$ cat src/rtl/pxs_score_keeper.sv
// Pong game-state keeper: counts goals, holds the ball between points, declares a winner.
// Latency: score/serve_dir/winner update one edge after a goal/start rising edge; frame counting lags the end-of-frame pixel by one cycle.
// Backpressure: none; the pixel stream is observed only, and level inputs are edge-detected so a held level counts once.
module pxs_score_keeper #(
  parameter int WIN_SCORE    = 9,
  parameter int SERVE_FRAMES = 60,
  parameter int VISIBLECOLS  = 640,
  parameter int VISIBLEROWS  = 480
) (
  input  logic        px_clk,
  input  logic        reset,
  input  logic [25:0] RGBStr_i,
  input  logic        goal_p1,
  input  logic        goal_p2,
  input  logic        start,
  output logic [7:0]  score,
  output logic        serve_hold,
  output logic        serve_dir,
  output logic        game_over,
  output logic [1:0]  winner
);

  typedef enum logic [1:0] {
    ST_HOLD = 2'd0,
    ST_PLAY = 2'd1,
    ST_OVER = 2'd2
  } state_t;

  localparam logic [3:0] WIN4   = 4'(WIN_SCORE);
  localparam logic [7:0] RELOAD = 8'(SERVE_FRAMES);

  // Only the pixel coordinates matter; colour and spare bits are ignored.
  logic [9:0] xc;
  logic [9:0] yc;
  logic       unused_bits;
  assign xc          = RGBStr_i[22:13];
  assign yc          = RGBStr_i[12:3];
  assign unused_bits = ^{RGBStr_i[25:23], RGBStr_i[2:0]};

  logic       at_end;
  logic       at_end_q;
  logic       endframe_q;
  logic       goal_p1_q, goal_p2_q, start_q;
  logic       g1_ev, g2_ev, start_ev;

  state_t     state_q, state_d;
  logic [7:0] cnt_q, cnt_d;
  logic [3:0] p1_q, p1_d;
  logic [3:0] p2_q, p2_d;
  logic       dir_q, dir_d;
  logic [1:0] win_q, win_d;
  logic       p1_won, p2_won;

  assign at_end   = (xc == 10'(VISIBLECOLS - 1)) && (yc == 10'(VISIBLEROWS - 1));
  assign g1_ev    = goal_p1 & ~goal_p1_q;
  assign g2_ev    = goal_p2 & ~goal_p2_q;
  assign start_ev = start & ~start_q;

  // Edge-detect history and a one-cycle end-of-frame pulse on the first matching pixel.
  always_ff @(posedge px_clk) begin
    if (reset) begin
      goal_p1_q  <= 1'b0;
      goal_p2_q  <= 1'b0;
      start_q    <= 1'b0;
      at_end_q   <= 1'b0;
      endframe_q <= 1'b0;
    end else begin
      goal_p1_q  <= goal_p1;
      goal_p2_q  <= goal_p2;
      start_q    <= start;
      at_end_q   <= at_end;
      endframe_q <= at_end & ~at_end_q;
    end
  end

  // Game state registers.
  always_ff @(posedge px_clk) begin
    if (reset) begin
      state_q <= ST_HOLD;
      cnt_q   <= RELOAD;
      p1_q    <= 4'd0;
      p2_q    <= 4'd0;
      dir_q   <= 1'b0;
      win_q   <= 2'b00;
    end else begin
      state_q <= state_d;
      cnt_q   <= cnt_d;
      p1_q    <= p1_d;
      p2_q    <= p2_d;
      dir_q   <= dir_d;
      win_q   <= win_d;
    end
  end

  // Next-state logic: restart beats goals; goals only count in PLAY; digits saturate at WIN_SCORE.
  always_comb begin
    state_d = state_q;
    cnt_d   = cnt_q;
    p1_d    = p1_q;
    p2_d    = p2_q;
    dir_d   = dir_q;
    win_d   = win_q;
    p1_won  = 1'b0;
    p2_won  = 1'b0;
    if (start_ev) begin
      state_d = ST_HOLD;
      cnt_d   = RELOAD;
      p1_d    = 4'd0;
      p2_d    = 4'd0;
      win_d   = 2'b00;
    end else begin
      case (state_q)
        ST_HOLD: begin
          if (endframe_q) begin
            if (cnt_q <= 8'd1) begin
              state_d = ST_PLAY;
            end else begin
              cnt_d = cnt_q - 8'd1;
            end
          end
        end
        ST_PLAY: begin
          if (g1_ev || g2_ev) begin
            if (g1_ev && (p1_q != WIN4)) p1_d = p1_q + 4'd1;
            if (g2_ev && (p2_q != WIN4)) p2_d = p2_q + 4'd1;
            // The scorer's opponent receives the next serve; a double goal leaves it alone.
            if (g1_ev && !g2_ev) dir_d = 1'b1;
            if (g2_ev && !g1_ev) dir_d = 1'b0;
            p1_won = g1_ev && (p1_d == WIN4);
            p2_won = g2_ev && (p2_d == WIN4);
            if (p1_won || p2_won) begin
              state_d = ST_OVER;
              win_d   = {p2_won, p1_won};
            end else begin
              state_d = ST_HOLD;
              cnt_d   = RELOAD;
            end
          end
        end
        ST_OVER: begin
          state_d = ST_OVER;
        end
        default: begin
          state_d = ST_HOLD;
          cnt_d   = RELOAD;
        end
      endcase
    end
  end

  assign score      = {p2_q, p1_q};
  assign serve_hold = (state_q != ST_PLAY);
  assign serve_dir  = dir_q;
  assign game_over  = (state_q == ST_OVER);
  assign winner     = win_q;

endmodule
··········
◆ Task details: Line by line, the data should be returned exactly as written.

◆ Reply to the exercise:
$ cat src/rtl/pxs_score_keeper.sv
// Pong game-state keeper: counts goals, holds the ball between points, declares a winner.
// Latency: score/serve_dir/winner update one edge after a goal/start rising edge; frame counting lags the end-of-frame pixel by one cycle.
// Backpressure: none; the pixel stream is observed only, and level inputs are edge-detected so a held level counts once.
module pxs_score_keeper #(
  parameter int WIN_SCORE    = 9,
  parameter int SERVE_FRAMES = 60,
  parameter int VISIBLECOLS  = 640,
  parameter int VISIBLEROWS  = 480
) (
  input  logic        px_clk,
  input  logic        reset,
  input  logic [25:0] RGBStr_i,
  input  logic        goal_p1,
  input  logic        goal_p2,
  input  logic        start,
  output logic [7:0]  score,
  output logic        serve_hold,
  output logic        serve_dir,
  output logic        game_over,
  output logic [1:0]  winner
);

  typedef enum logic [1:0] {
    ST_HOLD = 2'd0,
    ST_PLAY = 2'd1,
    ST_OVER = 2'd2
  } state_t;

  localparam logic [3:0] WIN4   = 4'(WIN_SCORE);
  localparam logic [7:0] RELOAD = 8'(SERVE_FRAMES);

  // Only the pixel coordinates matter; colour and spare bits are ignored.
  logic [9:0] xc;
  logic [9:0] yc;
  logic       unused_bits;
  assign xc          = RGBStr_i[22:13];
  assign yc          = RGBStr_i[12:3];
  assign unused_bits = ^{RGBStr_i[25:23], RGBStr_i[2:0]};

  logic       at_end;
  logic       at_end_q;
  logic       endframe_q;
  logic       goal_p1_q, goal_p2_q, start_q;
  logic       g1_ev, g2_ev, start_ev;

  state_t     state_q, state_d;
  logic [7:0] cnt_q, cnt_d;
  logic [3:0] p1_q, p1_d;
  logic [3:0] p2_q, p2_d;
  logic       dir_q, dir_d;
  logic [1:0] win_q, win_d;
  logic       p1_won, p2_won;

  assign at_end   = (xc == 10'(VISIBLECOLS - 1)) && (yc == 10'(VISIBLEROWS - 1));
  assign g1_ev    = goal_p1 & ~goal_p1_q;
  assign g2_ev    = goal_p2 & ~goal_p2_q;
  assign start_ev = start & ~start_q;

  // Edge-detect history and a one-cycle end-of-frame pulse on the first matching pixel.
  always_ff @(posedge px_clk) begin
    if (reset) begin
      goal_p1_q  <= 1'b0;
      goal_p2_q  <= 1'b0;
      start_q    <= 1'b0;
      at_end_q   <= 1'b0;
      endframe_q <= 1'b0;
    end else begin
      goal_p1_q  <= goal_p1;
      goal_p2_q  <= goal_p2;
      start_q    <= start;
      at_end_q   <= at_end;
      endframe_q <= at_end & ~at_end_q;
    end
  end

  // Game state registers.
  always_ff @(posedge px_clk) begin
    if (reset) begin
      state_q <= ST_HOLD;
      cnt_q   <= RELOAD;
      p1_q    <= 4'd0;
      p2_q    <= 4'd0;
      dir_q   <= 1'b0;
      win_q   <= 2'b00;
    end else begin
      state_q <= state_d;
      cnt_q   <= cnt_d;
      p1_q    <= p1_d;
      p2_q    <= p2_d;
      dir_q   <= dir_d;
      win_q   <= win_d;
    end
  end

  // Next-state logic: restart beats goals; goals only count in PLAY; digits saturate at WIN_SCORE.
  always_comb begin
    state_d = state_q;
    cnt_d   = cnt_q;
    p1_d    = p1_q;
    p2_d    = p2_q;
    dir_d   = dir_q;
    win_d   = win_q;
    p1_won  = 1'b0;
    p2_won  = 1'b0;
    if (start_ev) begin
      state_d = ST_HOLD;
      cnt_d   = RELOAD;
      p1_d    = 4'd0;
      p2_d    = 4'd0;
      win_d   = 2'b00;
    end else begin
      case (state_q)
        ST_HOLD: begin
          if (endframe_q) begin
            if (cnt_q <= 8'd1) begin
              state_d = ST_PLAY;
            end else begin
              cnt_d = cnt_q - 8'd1;
            end
          end
        end
        ST_PLAY: begin
          if (g1_ev || g2_ev) begin
            if (g1_ev && (p1_q != WIN4)) p1_d = p1_q + 4'd1;
            if (g2_ev && (p2_q != WIN4)) p2_d = p2_q + 4'd1;
            // The scorer's opponent receives the next serve; a double goal leaves it alone.
            if (g1_ev && !g2_ev) dir_d = 1'b1;
            if (g2_ev && !g1_ev) dir_d = 1'b0;
            p1_won = g1_ev && (p1_d == WIN4);
            p2_won = g2_ev && (p2_d == WIN4);
            if (p1_won || p2_won) begin
              state_d = ST_OVER;
              win_d   = {p2_won, p1_won};
            end else begin
              state_d = ST_HOLD;
              cnt_d   = RELOAD;
            end
          end
        end
        ST_OVER: begin
          state_d = ST_OVER;
        end
        default: begin
          state_d = ST_HOLD;
          cnt_d   = RELOAD;
        end
      endcase
    end
  end

  assign score      = {p2_q, p1_q};
  assign serve_hold = (state_q != ST_PLAY);
  assign serve_dir  = dir_q;
  assign game_over  = (state_q == ST_OVER);
  assign winner     = win_q;

endmodule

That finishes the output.